HP-NAP, a 150 000 dodecameric protein, is released in the medium, most likely after cell lysis, and binds to the bacterial surface, where it acts as an adhesion, mediating its binding to mucin[16] or to polymorphonuclear leukocyte sphingomyelin[17]. Purified recombinant HP-NAP is chemotactic for human neutrophils and monocytes[10] and induces surface expression of β2-integrins which are necessary for endothelial trans-migration[18], suggesting that HP-NAP plays a role in the accumulation of these cells at the H pylori-infected site. HP-NAP is also a powerful stimulant of the production of reactive oxygen radicals and acts via a cascade of intracellular activation events, including increase in cytosolic calcium ion concentration and phosphorylation of proteins, leading to the assembly of functional NADPH oxidase on neutrophil plasma membrane through a pertussis toxin-sensitive pathway involving extracellular-regulated kinase (ERK) and p38-mitogen-activated protein kinase (MAPK)[19]. The activation of ERK and p38-MAPK is essential for the HP-NAP-induced superoxide anion generation, adhesion and chemotaxis of human neutrophils. Cytokines such as TNF and IFN-γ are reported to enhance the production of ROIs induced by HP-NAP and increase the damage of gastric mucosa[20].

HP-NAP has also been shown to increase the synthesis of tissue factor and the secretion of inhibitor-2 of the plasminogen activator in mononuclear cells. By inducing the coordinate expression of cell pro-coagulant and antifibrinolytic activities, HP-NAP might favor fibrin deposition and contribute to the inflammatory reaction of gastric mucosa elicited by H pylori[21]. HP-NAP is also capable of crossing epithelial monolayers and inducing activation of the underlying mast cells[22]. These data further support the idea that HP-NAP has an important role in the in vivo triggering and maintaining of inflammatory events observed during H pylori infection. Once released from the bacterium, HP-NAP would traverse the stomach epithelial layer, reaching the underlying tissue where mast cells reside. The subsequent activation of mast cells by HP-NAP with release of the content of the granules and pro-inflammatory cytokine IL-6, is known to recruit monocytes and neutrophils. Thus, HP-NAP can act at different stages of the inflammatory response by activating mast cells with release of pro-inflammatory molecules able to activate neutrophils and monocytes, and additionally by acting directly on neutrophils and monocytes by promoting their recruitment and activation.

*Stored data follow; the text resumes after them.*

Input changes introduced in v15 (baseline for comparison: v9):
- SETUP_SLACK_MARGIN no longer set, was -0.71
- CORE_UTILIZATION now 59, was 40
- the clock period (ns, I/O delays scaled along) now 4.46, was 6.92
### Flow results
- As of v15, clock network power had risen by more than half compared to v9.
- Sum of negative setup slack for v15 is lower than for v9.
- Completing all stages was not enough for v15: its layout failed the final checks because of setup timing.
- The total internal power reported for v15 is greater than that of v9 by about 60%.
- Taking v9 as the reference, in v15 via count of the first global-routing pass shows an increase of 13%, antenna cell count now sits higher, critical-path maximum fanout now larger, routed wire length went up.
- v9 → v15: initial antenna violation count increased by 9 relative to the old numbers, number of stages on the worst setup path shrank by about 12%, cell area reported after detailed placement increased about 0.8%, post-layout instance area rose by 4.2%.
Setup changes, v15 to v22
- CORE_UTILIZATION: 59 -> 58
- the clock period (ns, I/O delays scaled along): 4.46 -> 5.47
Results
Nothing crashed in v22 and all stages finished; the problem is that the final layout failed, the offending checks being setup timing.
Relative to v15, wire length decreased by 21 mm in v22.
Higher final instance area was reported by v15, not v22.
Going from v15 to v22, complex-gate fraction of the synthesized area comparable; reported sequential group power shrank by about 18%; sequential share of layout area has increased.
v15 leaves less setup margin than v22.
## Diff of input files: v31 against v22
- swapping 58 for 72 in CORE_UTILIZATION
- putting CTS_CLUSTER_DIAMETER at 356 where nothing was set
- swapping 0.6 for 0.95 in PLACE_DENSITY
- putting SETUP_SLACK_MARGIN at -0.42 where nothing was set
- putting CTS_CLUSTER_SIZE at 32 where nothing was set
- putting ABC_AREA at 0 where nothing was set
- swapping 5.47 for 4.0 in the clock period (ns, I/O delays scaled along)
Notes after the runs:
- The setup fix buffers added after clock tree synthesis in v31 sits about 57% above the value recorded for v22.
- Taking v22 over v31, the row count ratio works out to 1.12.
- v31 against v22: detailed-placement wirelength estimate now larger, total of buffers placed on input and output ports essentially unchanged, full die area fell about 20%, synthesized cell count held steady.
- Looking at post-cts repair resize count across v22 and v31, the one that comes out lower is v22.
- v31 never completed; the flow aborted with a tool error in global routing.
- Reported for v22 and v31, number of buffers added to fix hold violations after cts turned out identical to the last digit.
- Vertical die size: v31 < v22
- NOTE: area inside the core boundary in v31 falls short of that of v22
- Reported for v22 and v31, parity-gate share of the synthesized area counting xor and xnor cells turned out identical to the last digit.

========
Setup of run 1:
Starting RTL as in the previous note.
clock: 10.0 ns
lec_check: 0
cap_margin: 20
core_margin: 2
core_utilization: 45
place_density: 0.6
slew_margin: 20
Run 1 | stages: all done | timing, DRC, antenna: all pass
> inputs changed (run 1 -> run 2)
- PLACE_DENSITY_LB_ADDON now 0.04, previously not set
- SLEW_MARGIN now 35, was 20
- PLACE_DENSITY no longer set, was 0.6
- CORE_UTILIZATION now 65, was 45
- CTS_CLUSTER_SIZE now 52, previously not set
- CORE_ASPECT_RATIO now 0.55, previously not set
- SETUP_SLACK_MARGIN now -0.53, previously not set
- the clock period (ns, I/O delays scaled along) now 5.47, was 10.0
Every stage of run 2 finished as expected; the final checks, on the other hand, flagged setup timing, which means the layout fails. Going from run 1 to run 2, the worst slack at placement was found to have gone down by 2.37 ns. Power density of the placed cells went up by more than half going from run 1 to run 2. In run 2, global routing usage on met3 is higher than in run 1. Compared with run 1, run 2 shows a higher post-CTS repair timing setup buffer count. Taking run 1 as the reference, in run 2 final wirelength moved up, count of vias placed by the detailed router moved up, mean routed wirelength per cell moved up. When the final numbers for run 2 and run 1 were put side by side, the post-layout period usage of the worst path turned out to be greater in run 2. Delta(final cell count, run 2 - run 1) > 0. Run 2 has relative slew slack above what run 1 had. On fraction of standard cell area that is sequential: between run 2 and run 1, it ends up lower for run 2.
[flow/run.sh]
#!/bin/bash
# the make line also repeats each setting of config.mk as NAME=value (left out here)
make -C /OpenROAD-flow-scripts/flow DESIGN_CONFIG=/design/flow/config.mk WORK_HOME=/design/flow/orfs CLKGATE_MAP_FILE= finish
[flow/config.mk]
export PLATFORM = sky130hd
export DESIGN_NAME = alu_top
export DESIGN_NICKNAME = alu_top
export VERILOG_FILES = /design/flow/design.v
export SDC_FILE = /design/flow/constraint.sdc
export NUM_CORES = 4
export LEC_CHECK = 0
export ABC_AREA = 1
export CAP_MARGIN = 20
export CORE_MARGIN = 2
export CORE_UTILIZATION = 62
export CTS_CLUSTER_DIAMETER = 237
export CTS_CLUSTER_SIZE = 99
export PLACE_DENSITY = 0.38
export SETUP_SLACK_MARGIN = 4.21
export SLEW_MARGIN = 20
[flow/constraint.sdc]
create_clock -name core_clock -period 17.5 [get_ports {clk}]
set_input_delay 3.5000 -clock core_clock [delete_from_list [all_inputs] [get_ports {clk}]]
set_output_delay 3.5000 -clock core_clock [all_outputs]
set_load 0.01 [all_outputs]
[flow/design.v]
module alu_top (
    input             clk,
    input      [7:0]  a,
    input      [7:0]  b,
    input      [3:0]  sel,
    output reg [15:0] out
);
    reg  [7:0]  a_q, b_q;
    reg  [3:0]  sel_q;
    wire [15:0] alu_out;
    always @(posedge clk) begin
        a_q   <= a;
        b_q   <= b;
        sel_q <= sel;
        out   <= alu_out;
    end
    alu u_alu (.a(a_q), .b(b_q), .sel(sel_q), .out(alu_out));
endmodule

`timescale 1ns / 1ps
module alu(
    input [7:0] a,b,
    input [3:0] sel,
    output reg [15:0] out
    );
    always@(*)
        begin
            case(sel)
                4'b0000 : out=a+b;
                4'b0001 : out=a+1;
                4'b0010 : out=a-b;
                4'b0011 : out=a*b;
                4'b0100 : out=(b==0) ? 16'd0 : a/b;
                4'b0101 : out=(b==0) ? 16'd0 : a%b;
                4'b0110 : out=a&b;
                4'b0111 : out=a|b;
                4'b1000 : out=~(a&b);
                4'b1001 : out=~(a|b);
                4'b1010 : out=a^b;
                default: out=0;
            endcase        
        end    
endmodule
==> GITHUB_STEP_SUMMARY, run 1 <==
## Implementation flow summary

| Metric | Value |
|---|---|
| Run status | aborted with a tool error |
| Last stage reached | global routing |
| Error Message | [ERROR GRT-0232] Routing congestion too high. Check the congestion heatmap in the GUI. |
| H-tree depth | 2 |
| Adder Share, Synth | 0.277 |
| Hpwl dp | around 28000 um |
| Aoi share | 0.150 |
| Placed cell area | about 14000 um2 |
| Seq/Total Area, Yosys | 0.0686 |
| Top non-seq family | simple AND/OR/NAND/NOR gates |
| GPL Wtd Cong | about 1.0 |
| Dominant cell area share | 0.202 |
| Total global routing overflow | between 800 and 900 |
| Library cells used by synthesis | between 60 and 70 |
| Multiplexer share | 0 |
| Root Driver | clkbuf_16 |
| Starting Density | 0.634 |
| CTS buffer count | 5 |
| I/O Buffers | 36 |
| Most used flip-flop cell | dfxtp_1 |
| Total global routing track utilization | 0.902 |
| Count leader, synth | nand2_1 |
| Synth warn | 2 |
| Flops out of synthesis | 36 |
| Cell total in the yosys stat output | between 1500 and 2000 |
| Die ar. | about 18000 um2 |
| Simple share | 0.324 |
| FP Rows | 47 |
| Clock Sinks | 36 |
| Die Y | between 100 and 150 um |
| Chip Width | approximately 130 um |
| Synth top area cells | ha_1 (20%), nand2_1 (13%), inv_1 (10%), fa_1 (7.4%), dfxtp_1 (6.9%) |
| # IOs | 37 |
| Yosys synthesis chip area | roughly 11000 um2 |
| Post-Syn Instances | about 1600 |
| Clk buf depth | 2 |
| Core footprint | about 17000 um2 |
| Synth Area in XOR/XNOR | 0.0550 |
| Yosys top cell by area | ha_1 |
| EDFF count, synth | 0 |
| Async set or reset register ratio after synthesis | 0 |
| Post-synthesis average cell area | 6.54 um2 |
| Mapped Area | 10500 um2 |
| Top cells by count | nand2_1 (354), inv_1 (279), ha_1 (170), nor2_1 (136), nand3_1 (92) |
[timing repair]
item / CTS
gates resized: 45
setup buffers: 33
hold buffers: 0
setup endpoints to repair: 16
pin swaps: 54
cloned: 2
[layer usage]
| layer | GRT usage | GRT overflow |
|---|---|---|
| met2 | 1.16 | 631 |
| met5 | 0.186 | 0 |
| met3 | 0.676 | 8 |
| met1 | 0.828 | 11 |
| met4 | 1.06 | 214 |
[through the flow]
step           setup WS (ns)  hold WS (ns)  instances
4_1_cts                -4.84         0.709       2267
3_5_place_dp           -5.39         0.710       2224
3_3_place_gp           -4.26         0.694       2224
2_1_floorplan          -5.54         0.633       1614
==> inputs of run 2 (changes only) <==
ABC_AREA = not set   (was 1)
CAP_MARGIN = 15   (was 20)
CELL_PAD_IN_SITES_GLOBAL_PLACEMENT = 0   (was not set)
CORE_ASPECT_RATIO = 0.79   (was not set)
CORE_UTILIZATION = 65   (was 62)
CTS_CLUSTER_DIAMETER = 26   (was 237)
CTS_CLUSTER_SIZE = not set   (was 99)
PLACE_DENSITY = not set   (was 0.38)
SETUP_SLACK_MARGIN = not set   (was 4.21)
SLEW_MARGIN = 40   (was 20)
TNS_END_PERCENT = 60   (was not set)
clock period = 11.3 ns   (was 17.5 ns; I/O delays follow)
==> GITHUB_STEP_SUMMARY, run 2 <==
## Implementation flow summary

| Metric | Value |
|---|---|
| Run status | aborted with a tool error |
| Last stage reached | clock tree synthesis |
| Error Message | [ERROR DPL-0033] detailed placement checks failed during check placement. |
| Mapped Area | about 11000 um2 |
| EDFF count, synth | 0 |
| Starting Density | 0.662 |
| Synth warn | 2 |
| Count leader, synth | ha_1 |
| Most used flip-flop cell | dfxtp_1 |
| Post-Syn Instances | about 1400 |
| Post-synthesis average cell area | around 7.6 um2 |
| GPL Wtd Cong | approximately 1 |
| Aoi share | 0.269 |
| Top cells by count | ha_1 (170), nor2_1 (156), nand2_1 (108), inv_1 (97), a21oi_1 (74) |
| Die ar. | roughly 17000 um2 |
| FP Rows | about 41 |
| Seq/Total Area, Yosys | 0.0684 |
| Die Y | roughly 120 um |
| Yosys synthesis chip area | ~11000 um2 |
| Yosys top cell by area | ha_1 |
| Library cells used by synthesis | around 100 |
| DP Worst Slack | -16.17 ns |
| Async set or reset register ratio after synthesis | 0 |
| Top non-seq family | adder cells |
| Simple share | 0.232 |
| Flops out of synthesis | 36 |
| Chip Width | 147 um |
| Adder Share, Synth | 0.276 |
| Synth Area in XOR/XNOR | 0.0557 |
| Core footprint | 15900 um2 |
| Hpwl dp | roughly 36000 um |
| Multiplexer share | 0.0453 |
| # IOs | 37 |
| Cell total in the yosys stat output | about 1400 |
| I/O Buffers | 36 |
| Synth top area cells | ha_1 (20%), fa_1 (7.4%), dfxtp_1 (6.8%), nor2_1 (5.6%), xnor2_1 (4.2%) |
| Dominant cell area share | 0.202 |
## run 2: stage by stage
step	cell area [um2]	std cells
2_1_floorplan	11000	1391
3_3_place_gp	14700	2038
3_5_place_dp	14700	2038
==> inputs of run 3 (changes only) <==
CAP_MARGIN = 20   (was 15)
CELL_PAD_IN_SITES_GLOBAL_PLACEMENT = not set   (was 0)
CORE_ASPECT_RATIO = 0.93   (was 0.79)
CORE_UTILIZATION = 58   (was 65)
CTS_CLUSTER_DIAMETER = 34   (was 26)
SETUP_SLACK_MARGIN = 4.76   (was not set)
SLEW_MARGIN = 20   (was 40)
TNS_END_PERCENT = 5   (was 60)
clock period = 17.5 ns   (was 11.3 ns; I/O delays follow)
==> GITHUB_STEP_SUMMARY, run 3 <==
## Implementation flow summary

| Metric | Value |
|---|---|
| Crit-path slowest cell | or4_1 |
| Root Driver | clkbuf_16 |
| Synth Area in XOR/XNOR | 0.0557 |
| Post-CTS Hold Buffers | 0 |
| Post-Syn Instances | 1384 |
| Clock Sinks | 36 |
| Vias in the first global route | around 13000 |
| Worst-Margin Slew | around 1 ns |
| Fin area | approximately 16000 um2 |
| Nets@finish | ~2100 |
| EDFF count, synth | 0 |
| Final hold vios | 0 |
| Iteration-0 DRC count of the detailed router | about 1700 |
| FP Rows | approximately 47 |
| Die Y | 134 um |
| RSZ-0062 raised after global routing | yes |
| OpenROAD warning count | ~50 |
| Reg2reg start | b_q[0] |
| CTS buffer count | 5 |
| Hold Startpoint | sel_q[0] |
| Largest net degree at the start of global routing | 29 |
| Run status | finished with violations |
| Crit path time final | about 28 ns |
| Routed Antenna Nets | 0 |
| Vias per inst | between 6 and 7 |
| DRT Pass-1 Iters | 13 |
| Dominant cell area share | 0.202 |
| Top non-seq family | adder cells |
| Simple share | 0.232 |
| Clock insertion delay at the later pin of the skew report | about 0.30 ns |
| GPL Wtd Cong | roughly 0.94 |
| CP max stage delay | 0.48 ns |
| # IOs | 37 |
| Total global routing track utilization | 0.412 |
| Yosys top cell by area | ha_1 |
| Flops out of synthesis | 36 |
| Chip Width | 144 um |
| Count leader, synth | ha_1 |
| Drt wl/cell | roughly 22 um |
| Drt total wl | about 47000 um |
| Synth warn | 2 |
| Post-synthesis average cell area | 7.61 um2 |
| Initial antenna violation count | 1 |
| Min-Delay Path Class | reg2reg |
| Crit path required time | 17.64 ns |
| Cycle use final | 1.58 |
| CP dominant cell by count | o21a_1 |
| Library cells used by synthesis | ~100 |
| DP Worst Slack | -9.06 ns |
| Number of cells on the critical path | 144 |
| Synth top area cells | ha_1 (20%), fa_1 (7.4%), dfxtp_1 (6.8%), nor2_1 (5.6%), xnor2_1 (4.2%) |
| Slew HR | 0.325 |
| DR vias | 14000 |
| Async set or reset register ratio after synthesis | 0 |
| CTS tree | yes |
| Number of remaining DRC errors | 0 |
| Adder Share, Synth | 0.276 |
| Starting Density | 0.591 |
| Setup Viol. Count Final | 16 |
| H-tree depth | 2 |
| Setup crit end | out[6] |
| Top cells by count | ha_1 (170), nor2_1 (156), nand2_1 (108), inv_1 (97), a21oi_1 (74) |
| Cell total in the yosys stat output | ~1400 |
| Placed cell area | between 10000 and 15000 um2 |
| Top delay family on crit path | AND-OR/OR-AND gates |
| Hpwl dp | ~30000 um |
| Crit path max fanout | 6 |
| Final WS setup | -10.12 ns |
| First-pass GRT wire length | 63600 um |
| Die ar. | 19300 um2 |
| Crit path arrival time | roughly 28 ns |
| Cell count of the worst hold path | 3 |
| I/O Buffers | 36 |
| Core footprint | 17800 um2 |
| Reg2Reg Depth | approximately 140 |
| Critical path class | reg2reg |
| Max Fclk | around 0.036 GHz |
| Worst setup SP type | register |
| Area Growth Syn to Fin | 52.2% |
| ANT cells | 0 |
| Worst setup EP type | register |
| RR Endpoint | out[6] |
| Max-slew violations | 0 |
| Hold Path End | out[0] |
| WP buf/inv | 8 |
| Total global routing overflow | 0 |
| Max-Cap Viols | 0 |
| Yosys synthesis chip area | roughly 11000 um2 |
| Layout Skew | 0.0115 ns |
| Clk buf depth | 2 |
| Multiplexer share | 0.0453 |
| Mapped Area | between 10000 and 15000 um2 |
| R2R setup slack | -10.12 ns |
| Aoi share | 0.269 |
| CTS clk-pin slew, worst paths | ~0.07 ns |
| Most used flip-flop cell | dfxtp_1 |
| Beginning of the critical path | b_q[0] |
| Violated checks | negative setup slack |
| Seq/Total Area, Yosys | 0.0684 |
## run 3: routing by layer
| layer | vias up | global-route usage | wire [um] |
|---|---|---|---|
| li1 | 6119 | - | - |
| met1 | 6587 | 0.539 | 17800 |
| met2 | 989 | 0.672 | 21000 |
| met3 | 328 | 0.0764 | 5190 |
| met4 | 2 | 0.161 | 3190 |
| met5 | - | 0 | 16 |
## run 3: through the flow
stage | setup TNS (ns) | hold slack (ns) | instances | util
final | -160.83 | 0.799 | 2137 | 0.899
after global routing | -176.73 | 0.812 | 2137 | 0.899
after global placement | -128.22 | 0.721 | 2047 | 0.813
after floorplan | -145.80 | 0.555 | 1391 | -
after CTS | -134.05 | 0.763 | 2107 | 0.856
after detailed placement | -142.25 | 0.750 | 2047 | 0.813
## run 3: final cells by class
class,count,area [um2]
clock inverters,2,13.8
inverters,98,377
well taps,245,307
fillers,875,1790
flip-flops and latches,36,726
repair buffers,533,4160
multi-input cells,1217,10300
clock buffers,6,139
## run 3: timing repair
| action | CTS | global route |
|---|---|---|
| hold endpoints to repair | 0 | 0 |
| pin swaps | 60 | 101 |
| cloned | 1 | 0 |
| gates resized | 47 | 93 |
| setup buffers | 51 | 30 |
| setup endpoints to repair | 16 | 16 |
==> inputs of run 4 (changes only) <==
CORE_ASPECT_RATIO = not set   (was 0.93)
CORE_UTILIZATION = 40   (was 58)
CTS_CLUSTER_DIAMETER = not set   (was 34)
SETUP_SLACK_MARGIN = not set   (was 4.76)
TNS_END_PERCENT = not set   (was 5)
clock period = 19.5 ns   (was 17.5 ns; I/O delays follow)
==> GITHUB_STEP_SUMMARY, run 4 <==
## Implementation flow summary

| Metric | Value |
|---|---|
| Cell count of the worst hold path | 3 |
| Adder Share, Synth | 0.276 |
| RR Endpoint | out[15] |
| Routed Antenna Nets | 0 |
| # IOs | 37 |
| Max-Cap Viols | 0 |
| Worst setup SP type | register |
| Synth Area in XOR/XNOR | 0.0557 |
| Crit path time final | ~26 ns |
| Nets@finish | approximately 2200 |
| Vias per inst | 5.59 |
| Total global routing track utilization | 0.280 |
| Crit path arrival time | roughly 26 ns |
| R2R setup slack | -6.52 ns |
| Filler Cell Count | 2192 |
| Largest net degree at the start of global routing | 29 |
| DR vias | 12700 |
| Wl on met1 | approximately 18000 um |
| Max-slew violations | 0 |
| Hpwl dp | around 30000 um |
| Die ar. | about 28000 um2 |
| DP Worst Slack | -7.10 ns |
| Hold Startpoint | sel_q[0] |
| DRT Pass-1 Iters | 7 |
| Seq/Total Area, Yosys | 0.0684 |
| Reg2Reg Depth | about 130 |
| Post-CTS Hold Buffers | 0 |
| Drt total wl | 40700 um |
| OpenROAD warning count | around 48 |
| Multiplexer share | 0.0453 |
| Post-Syn Instances | 1384 |
| Die Y | 166 um |
| Cycle use final | 1.33 |
| Crit path required time | about 20 ns |
| Yosys synthesis chip area | 10500 um2 |
| Hold Path End | out[0] |
| Flops out of synthesis | 36 |
| Count leader, synth | ha_1 |
| Post-synthesis average cell area | roughly 7.6 um2 |
| Dominant cell area share | 0.202 |
| Layout Cells excl Fill | between 2000 and 2500 |
| Cell total in the yosys stat output | around 1400 |
| Vias in the first global route | about 13000 |
| Area Growth Syn to Fin | 57.2% |
| WP buf/inv | 3 |
| Yosys top cell by area | ha_1 |
| Metal3 WL | 2180 um |
| H-tree depth | 2 |
| First-pass GRT wire length | 63600 um |
| Most used flip-flop cell | dfxtp_1 |
| CTS buffer count | 5 |
| Clock Sinks | 36 |
| Uppermost layer routed | met4 |
| Slew HR | 0.266 |
| FP Rows | 59 |
| Library cells used by synthesis | ~100 |
| Dpl cells | around 2100 |
| Layout Skew | approximately 0.0054 ns |
| Core footprint | about 26000 um2 |
| Clock insertion delay at the later pin of the skew report | about 0.3 ns |
| Min Hold Slack | around 0.76 ns |
| Chip Width | roughly 170 um |
| Synth top area cells | ha_1 (20%), fa_1 (7.4%), dfxtp_1 (6.8%), nor2_1 (5.6%), xnor2_1 (4.2%) |
| EDFF count, synth | 0 |
| Total global routing overflow | 0 |
| CP dominant cell by count | o21a_1 |
| Initial antenna violation count | 0 |
| Async set or reset register ratio after synthesis | 0 |
| Synth warn | 2 |
| Root Driver | clkbuf_16 |
| Reg2reg start | b_q[6] |
| Drt wl/cell | ~18 um |
| Run status | finished with violations |
| Crit-path slowest cell | or4_4 |
| Number of remaining DRC errors | 0 |
| Simple share | 0.232 |
| I/O Buffers | 36 |
| Worst-Margin Slew | between 1 and 1.5 ns |
| Setup crit end | out[15] |
| RSZ-0062 raised after global routing | yes |
| Aoi share | 0.269 |
| CTS clk-pin slew, worst paths | approximately 0.06 ns |
| Top delay family on crit path | AND-OR/OR-AND gates |
| Iteration-0 DRC count of the detailed router | between 800 and 900 |
| Beginning of the critical path | b_q[6] |
| Violated checks | negative setup slack |
| Min-Delay Path Class | reg2reg |
| Clk buf depth | 2 |
| Number of cells on the critical path | roughly 130 |
| GPL Wtd Cong | 0.914 |
| CTS tree | yes |
| CP max stage delay | about 0.53 ns |
| Critical path class | reg2reg |
| Top cells by count | ha_1 (170), nor2_1 (156), nand2_1 (108), inv_1 (97), a21oi_1 (74) |
| Final WS setup | -6.52 ns |
| Final hold vios | 0 |
| Crit path max fanout | 8 |
| Top non-seq family | adder cells |
| Max Fclk | 0.0384 GHz |
| Starting Density | 0.405 |
| Setup Viol. Count Final | 16 |
| ANT cells | 0 |
| Worst setup EP type | register |
| Mapped Area | between 10000 and 15000 um2 |
| Met2 Wirelength | 18900 um |
[run 4: timing repair]
item,4_1_cts,5_1_grt
pin swaps,62,57
hold endpoints to repair,0,0
endpoints found under the setup margin,16,16
cloned,1,0
setup buffers,96,40
resized,65,69
[run 4: final cells by class]
cell class,count,area (um2),share of cell area
Timing Repair Buffer,583,4530,0.273
Inverter,98,379,0.0229
Clock buffer,5,125,0.00755
Clock inverter,3,41.3,0.00249
Multi-Input combinational cell,1217,10300,0.624
Sequential cell,36,727,0.0439
Tap cell,335,419,0.0253
[run 4: layer usage]
metal,track usage,up-vias
met5,0,-
li1,-,6209
met4,0.0948,0
met1,0.376,6054
met3,0.0250,79
met2,0.473,395
[run 4: per-stage QoR]
stage	area [um2]	util	setup TNS, ns
floorplan	11100	-	-110.85
global placement	14700	0.565	-97.46
detailed placement	14700	0.565	-110.66
CTS	15900	0.610	-96.12
global route	16600	0.637	-119.26
finish	16600	0.637	-102.15
==> inputs of run 5 (changes only) <==
CORE_UTILIZATION = 72   (was 40)
CTS_CLUSTER_DIAMETER = 391   (was not set)
CTS_CLUSTER_SIZE = 99   (was not set)
PLACE_DENSITY = 0.41   (was not set)
TNS_END_PERCENT = 5   (was not set)
clock period = 14.4 ns   (was 19.5 ns; I/O delays follow)
==> GITHUB_STEP_SUMMARY, run 5 <==
## Implementation flow summary

| Metric | Value |
|---|---|
| Async set or reset register ratio after synthesis | 0 |
| Adder Share, Synth | 0.276 |
| Top cells by count | ha_1 (170), nor2_1 (156), nand2_1 (108), inv_1 (97), a21oi_1 (74) |
| Aoi share | 0.269 |
| Yosys synthesis chip area | 10500 um2 |
| I/O Buffers | 36 |
| GPL Wtd Cong | approximately 1 |
| FP Rows | ~44 |
| Multiplexer share | 0.0453 |
| Post-synthesis average cell area | between 7 and 8 um2 |
| Top non-seq family | adder cells |
| Last stage reached | detailed placement |
| Chip Width | approximately 120 um |
| Dominant cell area share | 0.202 |
| Post-Syn Instances | ~1400 |
| Count leader, synth | ha_1 |
| Starting Density | 0.730 |
| Die Y | approximately 120 um |
| Synth top area cells | ha_1 (20%), fa_1 (7.4%), dfxtp_1 (6.8%), nor2_1 (5.6%), xnor2_1 (4.2%) |
| Yosys top cell by area | ha_1 |
| Most used flip-flop cell | dfxtp_1 |
| Die ar. | between 15000 and 20000 um2 |
| Seq/Total Area, Yosys | 0.0684 |
| Flops out of synthesis | 36 |
| Cell total in the yosys stat output | 1384 |
| Run status | aborted with a tool error |
| Error Message | [ERROR DPL-0033] detailed placement checks failed during check placement. |
| Library cells used by synthesis | roughly 100 |
| Mapped Area | between 10000 and 15000 um2 |
| Simple share | 0.232 |
| Synth Area in XOR/XNOR | 0.0557 |
| EDFF count, synth | 0 |
| Core footprint | 14400 um2 |
| # IOs | 37 |
| Synth warn | 2 |
## run 5: through the flow
step / hold slack [ns] / cells / setup slack [ns] / cell area, um2
3_3_place_gp: 0.691 / 1985 / -11.12 / 14400
2_1_floorplan: 0.555 / 1391 / -12.31 / 10900
==> inputs of run 6 (changes only) <==
ABC_AREA = 0   (was not set)
CORE_ASPECT_RATIO = 1.87   (was not set)
CTS_CLUSTER_DIAMETER = 373   (was 391)
CTS_CLUSTER_SIZE = 93   (was 99)
PLACE_DENSITY = 0.39   (was 0.41)
clock period = 21.9 ns   (was 14.4 ns; I/O delays follow)
==> GITHUB_STEP_SUMMARY, run 6 <==
## Implementation flow summary

| Metric | Value |
|---|---|
| Last stage reached | detailed placement |
| Post-synthesis average cell area | 7.61 um2 |
| Aoi share | 0.269 |
| EDFF count, synth | 0 |
| Top cells by count | ha_1 (170), nor2_1 (156), nand2_1 (108), inv_1 (97), a21oi_1 (74) |
| Run status | aborted with a tool error |
| I/O Buffers | 36 |
| Count leader, synth | ha_1 |
| Core footprint | roughly 14000 um2 |
| Async set or reset register ratio after synthesis | 0 |
| Adder Share, Synth | 0.276 |
| Error Message | [ERROR DPL-0033] detailed placement checks failed during check placement. |
| Yosys top cell by area | ha_1 |
| Post-Syn Instances | between 1000 and 1500 |
| Synth Area in XOR/XNOR | 0.0557 |
| Die Y | ~170 um |
| GPL Wtd Cong | just over 1 |
| Yosys synthesis chip area | ~11000 um2 |
| Flops out of synthesis | 36 |
| Seq/Total Area, Yosys | 0.0684 |
| Synth top area cells | ha_1 (20%), fa_1 (7.4%), dfxtp_1 (6.8%), nor2_1 (5.6%), xnor2_1 (4.2%) |
| Top non-seq family | adder cells |
| Chip Width | around 92 um |
| Dominant cell area share | 0.202 |
| # IOs | 37 |
| Synth warn | 2 |
| Multiplexer share | 0.0453 |
| Simple share | 0.232 |
| Die ar. | approximately 16000 um2 |
| FP Rows | roughly 60 |
| Library cells used by synthesis | ~100 |
| Most used flip-flop cell | dfxtp_1 |
| Cell total in the yosys stat output | 1384 |
| Mapped Area | approximately 11000 um2 |
| Starting Density | 0.735 |
[run 6: per-stage QoR]
stage / hold WS [ns] / cell area [um2] / TNS [ns]
2_1_floorplan: 0.555 / 10900 / -75.40
3_3_place_gp: 0.766 / 14300 / -55.87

HP-NAP is highly immunogenic in humans. Analysis of serum samples from 35 H pylori-infected individuals revealed that 60% of the subjects contain specific antibodies to HP-NAP[2]. Satin and his colleagues[10] immunized 10 mice with purified recombinant HP-NAP by intragastric administration, showing that 80% of them have acquired protective immunity, which is higher than the CagA (70%) group but lower than the supersonic lysate group (90%). These data indicate that this protein is a good vaccine candidate for protecting H pylori infection.

In the present study, we successfully amplified and subcloned the HP-NAP gene into the eukaryotic expression vector pIRES, and established the recombinant live attenuated S. typhimurium strain SL7207 (pIRES-NAP) as an oral DNA vaccine. BLAST analysis indicated the HP-NAP gene we cloned had a high homology with those in GenBank. The COS-7 cells transfected with recombinant plasmid pIRES-NAP expressing a protein of 17 000 reacted especially with anti-HP-NAP antibody, but no reaction was found in the control group. On the other hand, the serum and intestine fluids from mice immunized with DNA vaccine contained specific antibody to HP-NAP, while those from control groups did not.

In conclusion, HP-NAP DNA vaccine can express target protein with good immunogenicity in eukaryotic hosts, and S. typhimurium strain SL7207 (pIRES-NAP) may be a good candidate as a vaccine for prevention and cure of H pylori infection. Further study is needed to explore its immunoprotection effects.